The guidance published Monday afternoon said that schools “must exclude students from campus” who are not wearing a mask indoors and who refuse to wear one that the school provides. It had elaborated on a masking requirement that the Public Health Department announced on Friday.

California’s mask requirement differs from the guidance issued last week by the Centers for Disease Control, which said only unvaccinated students and staff would be required to wear masks. However, the CDC said states do have the discretion to impose additional protections as conditions warrant.

California’s requirement does not apply to students who are exempt from wearing a face covering under state guidelines. These include children under 2, students with medical or mental health conditions or who are hearing impaired or communicating with a hearing-impaired person. For students who are excluded for not wearing a mask, schools must provide alternative educational opportunities, the state said.

Several school organizations, including the Association of California School Administrators and the California Teachers Association, said they back the face-covering requirement. “Requiring masks can help compensate for the loss of social-distance rules. All things considered, it’s a fair trade-off,” said Edgar Zazueta, senior director of policy and government relations for the administrators’ organization. “There will undoubtedly be many families who are upset the state is continuing the mask mandate, but other families will be relieved.”

But the mandate has infuriated some parents, including Reopen California Schools, a parent organization that sued several districts and the state last spring over the failure to reopen schools to full in-person instruction. The organization is vowing to do it again, this time over mandatory masking, even though Newsom and the Legislature are requiring that schools be fully open this fall.

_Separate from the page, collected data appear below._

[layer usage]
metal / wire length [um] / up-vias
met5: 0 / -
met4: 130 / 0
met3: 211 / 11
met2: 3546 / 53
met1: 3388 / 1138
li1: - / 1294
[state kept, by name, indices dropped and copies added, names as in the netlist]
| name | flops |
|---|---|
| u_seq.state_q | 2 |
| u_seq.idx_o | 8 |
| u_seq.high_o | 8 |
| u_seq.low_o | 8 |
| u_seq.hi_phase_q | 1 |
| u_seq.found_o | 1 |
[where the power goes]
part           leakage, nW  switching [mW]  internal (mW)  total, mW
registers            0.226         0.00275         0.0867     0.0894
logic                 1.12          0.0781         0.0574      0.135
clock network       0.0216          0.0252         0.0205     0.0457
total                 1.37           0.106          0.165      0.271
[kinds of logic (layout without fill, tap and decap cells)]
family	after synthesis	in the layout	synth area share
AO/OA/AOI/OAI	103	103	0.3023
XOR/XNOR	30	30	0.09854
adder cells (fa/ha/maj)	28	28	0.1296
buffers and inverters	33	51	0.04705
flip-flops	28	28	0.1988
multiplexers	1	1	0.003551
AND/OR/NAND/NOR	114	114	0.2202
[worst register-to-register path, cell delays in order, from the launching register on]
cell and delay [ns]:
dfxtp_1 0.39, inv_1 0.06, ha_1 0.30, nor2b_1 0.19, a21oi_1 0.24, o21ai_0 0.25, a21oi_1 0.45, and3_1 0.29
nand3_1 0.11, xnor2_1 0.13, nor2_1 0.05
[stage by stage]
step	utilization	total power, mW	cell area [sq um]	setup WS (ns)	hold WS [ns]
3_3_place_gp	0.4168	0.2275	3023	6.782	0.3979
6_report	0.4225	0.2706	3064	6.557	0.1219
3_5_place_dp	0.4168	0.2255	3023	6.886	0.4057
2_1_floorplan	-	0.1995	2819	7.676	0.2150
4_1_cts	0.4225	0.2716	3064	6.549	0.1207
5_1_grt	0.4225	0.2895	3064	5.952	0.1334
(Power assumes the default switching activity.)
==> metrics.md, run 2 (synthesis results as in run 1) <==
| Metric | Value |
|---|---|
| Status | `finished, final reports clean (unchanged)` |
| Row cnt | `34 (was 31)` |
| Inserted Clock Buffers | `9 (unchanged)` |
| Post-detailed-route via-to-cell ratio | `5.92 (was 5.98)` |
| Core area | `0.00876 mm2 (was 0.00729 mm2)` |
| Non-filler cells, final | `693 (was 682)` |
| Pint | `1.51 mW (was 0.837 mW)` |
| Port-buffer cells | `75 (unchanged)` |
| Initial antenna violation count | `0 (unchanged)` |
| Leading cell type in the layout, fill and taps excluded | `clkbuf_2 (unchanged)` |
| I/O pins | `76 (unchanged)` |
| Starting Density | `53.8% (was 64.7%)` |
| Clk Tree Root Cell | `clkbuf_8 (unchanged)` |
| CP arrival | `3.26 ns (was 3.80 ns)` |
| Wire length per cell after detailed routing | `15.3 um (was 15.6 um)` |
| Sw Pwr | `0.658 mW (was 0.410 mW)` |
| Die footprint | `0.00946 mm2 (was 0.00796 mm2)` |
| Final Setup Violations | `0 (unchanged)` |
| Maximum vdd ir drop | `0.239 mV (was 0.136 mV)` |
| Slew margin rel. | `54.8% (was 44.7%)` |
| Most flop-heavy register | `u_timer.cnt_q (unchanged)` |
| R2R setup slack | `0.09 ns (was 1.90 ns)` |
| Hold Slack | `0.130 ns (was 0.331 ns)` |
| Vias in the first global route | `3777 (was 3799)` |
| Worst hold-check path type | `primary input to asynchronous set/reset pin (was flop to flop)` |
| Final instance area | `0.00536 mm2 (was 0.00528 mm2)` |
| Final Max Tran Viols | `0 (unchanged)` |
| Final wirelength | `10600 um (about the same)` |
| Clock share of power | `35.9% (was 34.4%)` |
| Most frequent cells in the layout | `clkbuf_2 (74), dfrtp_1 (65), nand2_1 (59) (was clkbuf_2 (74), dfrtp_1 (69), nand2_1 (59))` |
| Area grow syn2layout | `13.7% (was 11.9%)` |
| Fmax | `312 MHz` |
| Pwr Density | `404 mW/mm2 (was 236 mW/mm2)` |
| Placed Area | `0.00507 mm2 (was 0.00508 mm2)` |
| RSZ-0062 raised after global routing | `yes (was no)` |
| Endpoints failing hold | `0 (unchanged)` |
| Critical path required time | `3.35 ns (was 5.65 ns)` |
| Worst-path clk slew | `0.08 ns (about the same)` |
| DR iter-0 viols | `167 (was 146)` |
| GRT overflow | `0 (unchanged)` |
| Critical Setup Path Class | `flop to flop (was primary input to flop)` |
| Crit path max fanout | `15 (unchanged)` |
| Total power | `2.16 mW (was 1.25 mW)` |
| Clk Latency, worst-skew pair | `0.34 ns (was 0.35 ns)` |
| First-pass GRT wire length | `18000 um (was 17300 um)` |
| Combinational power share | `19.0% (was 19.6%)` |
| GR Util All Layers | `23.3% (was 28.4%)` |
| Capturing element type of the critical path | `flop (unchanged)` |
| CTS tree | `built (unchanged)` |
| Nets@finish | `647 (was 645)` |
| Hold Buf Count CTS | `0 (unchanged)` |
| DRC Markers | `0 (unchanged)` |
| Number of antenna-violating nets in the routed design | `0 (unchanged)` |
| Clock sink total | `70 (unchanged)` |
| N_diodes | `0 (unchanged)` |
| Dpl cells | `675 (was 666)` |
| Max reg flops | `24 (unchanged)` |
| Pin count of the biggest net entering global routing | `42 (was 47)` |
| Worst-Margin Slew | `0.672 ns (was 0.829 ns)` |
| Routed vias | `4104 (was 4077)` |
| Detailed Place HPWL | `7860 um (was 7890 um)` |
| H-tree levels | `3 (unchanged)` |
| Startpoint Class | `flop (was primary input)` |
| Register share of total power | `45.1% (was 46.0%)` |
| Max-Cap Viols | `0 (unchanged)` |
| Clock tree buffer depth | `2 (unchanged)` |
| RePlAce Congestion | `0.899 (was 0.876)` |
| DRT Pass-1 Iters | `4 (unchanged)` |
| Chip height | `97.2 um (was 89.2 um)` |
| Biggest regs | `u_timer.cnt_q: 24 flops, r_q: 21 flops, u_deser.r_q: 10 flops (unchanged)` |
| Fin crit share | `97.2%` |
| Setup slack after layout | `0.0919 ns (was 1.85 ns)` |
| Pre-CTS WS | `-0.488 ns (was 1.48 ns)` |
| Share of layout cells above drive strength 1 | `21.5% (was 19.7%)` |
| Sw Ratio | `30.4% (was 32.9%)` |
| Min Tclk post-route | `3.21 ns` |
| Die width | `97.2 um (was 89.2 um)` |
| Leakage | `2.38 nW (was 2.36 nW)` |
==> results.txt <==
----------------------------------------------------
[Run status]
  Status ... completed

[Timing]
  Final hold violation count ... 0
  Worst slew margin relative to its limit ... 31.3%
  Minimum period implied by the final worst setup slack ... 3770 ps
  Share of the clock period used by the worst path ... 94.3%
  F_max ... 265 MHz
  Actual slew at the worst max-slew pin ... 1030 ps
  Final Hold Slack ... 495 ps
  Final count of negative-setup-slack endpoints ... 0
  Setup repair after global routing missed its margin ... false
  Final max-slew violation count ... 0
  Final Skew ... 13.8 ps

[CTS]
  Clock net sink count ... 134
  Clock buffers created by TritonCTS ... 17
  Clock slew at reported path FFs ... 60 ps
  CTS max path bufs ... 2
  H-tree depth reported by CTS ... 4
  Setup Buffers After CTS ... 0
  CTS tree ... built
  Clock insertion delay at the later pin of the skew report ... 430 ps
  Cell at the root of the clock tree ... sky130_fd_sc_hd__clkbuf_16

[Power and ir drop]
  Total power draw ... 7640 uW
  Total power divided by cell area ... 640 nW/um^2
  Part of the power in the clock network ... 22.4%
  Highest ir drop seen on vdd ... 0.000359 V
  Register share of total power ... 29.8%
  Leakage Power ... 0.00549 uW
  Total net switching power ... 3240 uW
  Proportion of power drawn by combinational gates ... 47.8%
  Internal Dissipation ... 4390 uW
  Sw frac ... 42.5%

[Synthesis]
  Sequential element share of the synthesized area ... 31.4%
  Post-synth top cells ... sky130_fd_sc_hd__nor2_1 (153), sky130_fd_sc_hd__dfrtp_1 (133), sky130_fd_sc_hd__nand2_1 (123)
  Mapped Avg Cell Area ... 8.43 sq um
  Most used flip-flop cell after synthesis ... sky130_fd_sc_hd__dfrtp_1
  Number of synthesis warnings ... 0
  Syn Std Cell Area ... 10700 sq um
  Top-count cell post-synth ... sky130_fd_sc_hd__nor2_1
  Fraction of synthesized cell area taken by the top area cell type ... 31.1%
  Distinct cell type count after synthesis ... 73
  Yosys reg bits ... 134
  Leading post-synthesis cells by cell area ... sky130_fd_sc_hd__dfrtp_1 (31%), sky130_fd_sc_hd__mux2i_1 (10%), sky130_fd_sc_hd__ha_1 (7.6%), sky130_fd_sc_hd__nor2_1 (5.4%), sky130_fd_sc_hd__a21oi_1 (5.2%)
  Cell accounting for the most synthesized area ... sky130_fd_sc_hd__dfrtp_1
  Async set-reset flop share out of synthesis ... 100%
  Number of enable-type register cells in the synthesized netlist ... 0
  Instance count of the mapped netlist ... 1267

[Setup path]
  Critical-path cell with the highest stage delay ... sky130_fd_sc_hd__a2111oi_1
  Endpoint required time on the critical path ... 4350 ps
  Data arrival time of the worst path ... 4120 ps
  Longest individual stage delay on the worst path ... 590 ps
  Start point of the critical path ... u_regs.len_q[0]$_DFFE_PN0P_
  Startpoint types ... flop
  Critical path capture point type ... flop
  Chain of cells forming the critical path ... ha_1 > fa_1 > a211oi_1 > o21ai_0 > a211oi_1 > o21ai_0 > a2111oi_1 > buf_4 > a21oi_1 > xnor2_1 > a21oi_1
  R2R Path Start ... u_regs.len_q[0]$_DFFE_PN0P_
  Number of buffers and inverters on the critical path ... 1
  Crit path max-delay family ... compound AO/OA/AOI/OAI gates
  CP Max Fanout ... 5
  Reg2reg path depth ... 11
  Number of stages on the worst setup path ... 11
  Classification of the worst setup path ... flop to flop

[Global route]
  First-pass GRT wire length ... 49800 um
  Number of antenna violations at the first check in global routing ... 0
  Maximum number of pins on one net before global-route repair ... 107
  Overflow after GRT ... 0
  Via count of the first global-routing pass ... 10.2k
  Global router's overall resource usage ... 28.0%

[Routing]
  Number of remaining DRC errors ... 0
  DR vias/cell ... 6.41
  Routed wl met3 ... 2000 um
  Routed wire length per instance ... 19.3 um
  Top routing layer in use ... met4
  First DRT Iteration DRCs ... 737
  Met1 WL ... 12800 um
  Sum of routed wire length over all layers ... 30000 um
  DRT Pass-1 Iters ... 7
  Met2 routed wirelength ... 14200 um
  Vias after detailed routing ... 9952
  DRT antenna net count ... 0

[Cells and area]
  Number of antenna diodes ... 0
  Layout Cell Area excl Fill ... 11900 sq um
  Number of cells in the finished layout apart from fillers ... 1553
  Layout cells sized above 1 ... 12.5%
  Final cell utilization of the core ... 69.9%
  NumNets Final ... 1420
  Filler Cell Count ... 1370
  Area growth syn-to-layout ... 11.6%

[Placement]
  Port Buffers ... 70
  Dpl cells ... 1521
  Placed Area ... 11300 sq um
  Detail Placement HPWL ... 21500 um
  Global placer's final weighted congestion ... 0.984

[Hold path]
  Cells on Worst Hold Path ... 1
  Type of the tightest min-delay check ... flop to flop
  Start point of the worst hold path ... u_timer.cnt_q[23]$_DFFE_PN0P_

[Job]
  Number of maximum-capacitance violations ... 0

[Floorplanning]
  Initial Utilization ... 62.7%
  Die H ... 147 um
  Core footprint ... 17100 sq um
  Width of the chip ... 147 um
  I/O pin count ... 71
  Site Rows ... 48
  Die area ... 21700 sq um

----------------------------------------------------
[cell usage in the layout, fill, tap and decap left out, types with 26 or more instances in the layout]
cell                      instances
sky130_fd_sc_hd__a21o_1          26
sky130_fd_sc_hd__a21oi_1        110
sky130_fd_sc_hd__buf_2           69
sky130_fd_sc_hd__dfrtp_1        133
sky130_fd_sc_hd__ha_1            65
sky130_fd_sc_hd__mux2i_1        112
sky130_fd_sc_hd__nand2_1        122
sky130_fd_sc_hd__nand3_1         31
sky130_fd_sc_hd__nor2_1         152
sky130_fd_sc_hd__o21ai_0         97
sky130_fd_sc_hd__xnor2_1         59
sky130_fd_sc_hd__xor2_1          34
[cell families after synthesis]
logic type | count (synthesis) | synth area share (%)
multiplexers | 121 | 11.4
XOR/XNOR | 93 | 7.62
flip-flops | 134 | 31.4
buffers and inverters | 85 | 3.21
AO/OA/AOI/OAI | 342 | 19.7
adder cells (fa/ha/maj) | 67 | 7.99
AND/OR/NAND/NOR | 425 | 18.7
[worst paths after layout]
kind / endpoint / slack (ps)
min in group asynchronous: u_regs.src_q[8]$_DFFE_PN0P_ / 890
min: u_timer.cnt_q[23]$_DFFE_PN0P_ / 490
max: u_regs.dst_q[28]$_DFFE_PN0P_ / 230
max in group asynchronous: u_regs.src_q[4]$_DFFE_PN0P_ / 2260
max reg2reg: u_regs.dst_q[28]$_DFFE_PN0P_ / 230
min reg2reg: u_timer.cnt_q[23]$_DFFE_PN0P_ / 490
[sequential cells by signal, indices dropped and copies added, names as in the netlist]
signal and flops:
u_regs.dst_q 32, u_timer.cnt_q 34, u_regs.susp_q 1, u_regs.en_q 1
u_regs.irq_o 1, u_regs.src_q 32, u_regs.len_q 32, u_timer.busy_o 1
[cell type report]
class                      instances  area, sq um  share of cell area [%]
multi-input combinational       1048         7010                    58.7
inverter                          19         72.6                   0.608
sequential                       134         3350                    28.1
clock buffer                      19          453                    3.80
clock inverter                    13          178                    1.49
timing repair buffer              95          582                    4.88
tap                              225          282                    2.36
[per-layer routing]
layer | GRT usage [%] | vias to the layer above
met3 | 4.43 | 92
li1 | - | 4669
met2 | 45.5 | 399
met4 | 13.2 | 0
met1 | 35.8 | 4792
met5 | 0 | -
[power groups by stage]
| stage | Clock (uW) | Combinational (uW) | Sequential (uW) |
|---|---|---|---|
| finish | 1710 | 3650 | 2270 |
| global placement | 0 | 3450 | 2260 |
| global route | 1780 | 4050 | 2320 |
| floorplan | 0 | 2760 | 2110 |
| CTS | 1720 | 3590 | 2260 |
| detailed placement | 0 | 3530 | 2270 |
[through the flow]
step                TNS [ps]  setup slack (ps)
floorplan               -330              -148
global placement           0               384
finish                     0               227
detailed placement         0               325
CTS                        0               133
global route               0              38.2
<file path="src/rtl/accu_pkg.sv">
package accu_pkg;
  parameter int ACC_W = 32;

  typedef enum logic [2:0] {
    OP_LOAD = 3'd0,
    OP_ADD  = 3'd1,
    OP_SUB  = 3'd2,
    OP_AND  = 3'd3,
    OP_OR   = 3'd4,
    OP_XOR  = 3'd5,
    OP_NORM = 3'd6,
    OP_HOLD = 3'd7
  } op_t;
endpackage

</file>
<file path="src/rtl/accu_adder.sv">
module accu_adder #(
  parameter int W = accu_pkg::ACC_W
) (
  input  logic [W-1:0] a,
  input  logic [W-1:0] b,
  input  logic         sub,
  output logic [W-1:0] sum,
  output logic         cout,
  output logic         ovf_evt,
  output logic         ovf_pos
);
  typedef struct packed {
    logic [W-1:0] s;
    logic         c;
    logic         v;
  } add_res_t;

  // subtraction is a + ~b + 1; carry out doubles as "no borrow"
  function automatic add_res_t add_core(input logic [W-1:0] x,
                                        input logic [W-1:0] y,
                                        input logic         neg);
    add_res_t     r;
    logic [W-1:0] yy;
    logic [W:0]   ext;
    yy  = neg ? ~y : y;
    ext = {1'b0, x} + {1'b0, yy} + {{W{1'b0}}, neg};
    r.s = ext[W-1:0];
    r.c = ext[W];
    r.v = (x[W-1] == yy[W-1]) && (ext[W-1] != x[W-1]);
    return r;
  endfunction

  add_res_t res;
  always_comb begin
    res     = add_core(a, b, sub);
    sum     = res.s;
    cout    = res.c;
    ovf_evt = res.v;
    ovf_pos = ~a[W-1];
  end
endmodule

</file>
<file path="src/rtl/accu_flags.sv">
module accu_flags (
  input  logic clk,
  input  logic rst_n,
  input  logic upd,
  input  logic is_add,
  input  logic is_sub,
  input  logic is_norm,
  input  logic hi_shift,
  input  logic cout,
  input  logic ovf_evt,
  input  logic norm_bit,
  input  logic sat_set,
  input  logic sat_clr,
  input  logic ovf_clr,
  output logic c_q,
  output logic ov_q,
  output logic ovm_q,
  output logic tc_q
);
  logic arith;
  logic c_nxt;
  assign arith = upd && (is_add || is_sub);

  always_comb begin
    c_nxt = c_q;
    if (arith) begin
      if (!hi_shift)            c_nxt = cout;
      else if (is_add && cout)  c_nxt = 1'b1;
      else if (is_sub && !cout) c_nxt = 1'b0;
    end
  end

  always_ff @(posedge clk or negedge rst_n) begin
    if (!rst_n) begin
      c_q   <= 1'b1;
      ov_q  <= 1'b0;
      ovm_q <= 1'b0;
      tc_q  <= 1'b0;
    end else begin
      c_q <= c_nxt;
      if (arith && ovf_evt) ov_q <= 1'b1;
      else if (ovf_clr)     ov_q <= 1'b0;
      if (sat_clr)      ovm_q <= 1'b0;
      else if (sat_set) ovm_q <= 1'b1;
      if (upd && is_norm) tc_q <= norm_bit;
    end
  end


  ov_sticky_chk: assert property (@(posedge clk) disable iff (!rst_n)
    (ov_q && !ovf_clr) |=> ov_q);

  hs_add_chk: assert property (@(posedge clk) disable iff (!rst_n)
    (arith && is_add && hi_shift && c_q) |=> c_q);

  hs_sub_chk: assert property (@(posedge clk) disable iff (!rst_n)
    (arith && is_sub && hi_shift && !c_q) |=> !c_q);

  mode_clr_chk: assert property (@(posedge clk) disable iff (!rst_n)
    sat_clr |=> !ovm_q);
endmodule

</file>
<file path="src/rtl/accu_unit.sv">
module accu_unit #(
  parameter int W = accu_pkg::ACC_W
) (
  input  logic         clk,
  input  logic         rst_n,
  input  logic         op_valid,
  input  logic [2:0]   op_code,
  input  logic [W-1:0] operand,
  input  logic         hi_shift,
  input  logic         sat_set,
  input  logic         sat_clr,
  input  logic         ovf_clr,
  output logic [W-1:0] acc,
  output logic         carry,
  output logic         ovf,
  output logic         sat_mode,
  output logic         tc
);
  import accu_pkg::*;

  localparam logic [W-1:0] MAX_POS = {1'b0, {(W-1){1'b1}}};
  localparam logic [W-1:0] MAX_NEG = {1'b1, {(W-1){1'b0}}};

  op_t          op;
  logic [W-1:0] acc_q, acc_nxt, sum;
  logic         cout, ovf_evt, ovf_pos;
  logic         is_add, is_sub, is_norm, arith_ovf;

  assign op      = op_t'(op_code);
  assign is_add  = (op == OP_ADD);
  assign is_sub  = (op == OP_SUB);
  assign is_norm = (op == OP_NORM);

  accu_adder #(.W(W)) u_add (
    .a(acc_q), .b(operand), .sub(is_sub),
    .sum(sum), .cout(cout), .ovf_evt(ovf_evt), .ovf_pos(ovf_pos)
  );

  assign arith_ovf = (is_add || is_sub) && ovf_evt;

  always_comb begin
    acc_nxt = acc_q;
    unique case (op)
      OP_LOAD:        acc_nxt = operand;
      OP_ADD, OP_SUB: begin
        if (ovf_evt && sat_mode) acc_nxt = ovf_pos ? MAX_POS : MAX_NEG;
        else                     acc_nxt = sum;
      end
      OP_AND:         acc_nxt = acc_q & operand;
      OP_OR:          acc_nxt = acc_q | operand;
      OP_XOR:         acc_nxt = acc_q ^ operand;
      default:        acc_nxt = acc_q;
    endcase
  end

  always_ff @(posedge clk or negedge rst_n) begin
    if (!rst_n)        acc_q <= '0;
    else if (op_valid) acc_q <= acc_nxt;
  end

  accu_flags u_flg (
    .clk(clk), .rst_n(rst_n), .upd(op_valid),
    .is_add(is_add), .is_sub(is_sub), .is_norm(is_norm),
    .hi_shift(hi_shift), .cout(cout), .ovf_evt(ovf_evt),
    .norm_bit(acc_q[W-1] ^ acc_q[W-2]),
    .sat_set(sat_set), .sat_clr(sat_clr), .ovf_clr(ovf_clr),
    .c_q(carry), .ov_q(ovf), .ovm_q(sat_mode), .tc_q(tc)
  );

  assign acc = acc_q;


  sat_value_chk: assert property (@(posedge clk) disable iff (!rst_n)
    (op_valid && arith_ovf && sat_mode) |=> (acc_q == MAX_POS || acc_q == MAX_NEG));

  ovf_set_chk: assert property (@(posedge clk) disable iff (!rst_n)
    (op_valid && arith_ovf) |=> ovf);

  norm_tc_chk: assert property (@(posedge clk) disable iff (!rst_n)
    (op_valid && is_norm) |=> (tc == ($past(acc_q[W-1]) ^ $past(acc_q[W-2]))) && $stable(acc_q));

  idle_hold_chk: assert property (@(posedge clk) disable iff (!rst_n)
    !op_valid |=> $stable(acc_q) && $stable(tc));
endmodule

</file>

“It’s outrageous,” Jonathan Zachreson, a father of three students and founder of the group, told The Associated Press. “We’re continuing to put the burden of this pandemic on our children, and it needs to stop.” He said his group would file a lawsuit in the coming weeks.

California, which has one of the nation’s highest rates of Covid-19 vaccinations and, at this point, one of the lowest rates of infection, is one of 10 states that will require masks in schools in the fall, according to the digital platform Burbio. Other states include Washington, New York, Massachusetts, Virginia and North Carolina. Eight states, including Texas, Arizona, Iowa, Utah and Vermont, have banned schools from requiring masks.

The new California guidance explains the reasons for its mask requirement. Masks, it said, are one of the most effective measures to control the spread of Covid-19 by both aerosols and droplets. It’s vital in schools that cannot maintain the recommended 3-foot physical distancing, serves as a precaution against the spread of more transmissible variants like the delta variant and is protective when it’s difficult to identify those who are not vaccinated.

In a statement cited by the California School Boards Association, Ben Chida, the chief deputy cabinet secretary for Newsom, acknowledged that the mask requirement may embroil school district leaders in disputes.

“We think that easily implemented and effective measures like masking are a far better option than other, harder-to-implement options,” he said. “In terms of the cultural and political disputes that arise, part of what we’re trying to do is absorb as much of the impact as possible at the state level so that it’s not a local fight.”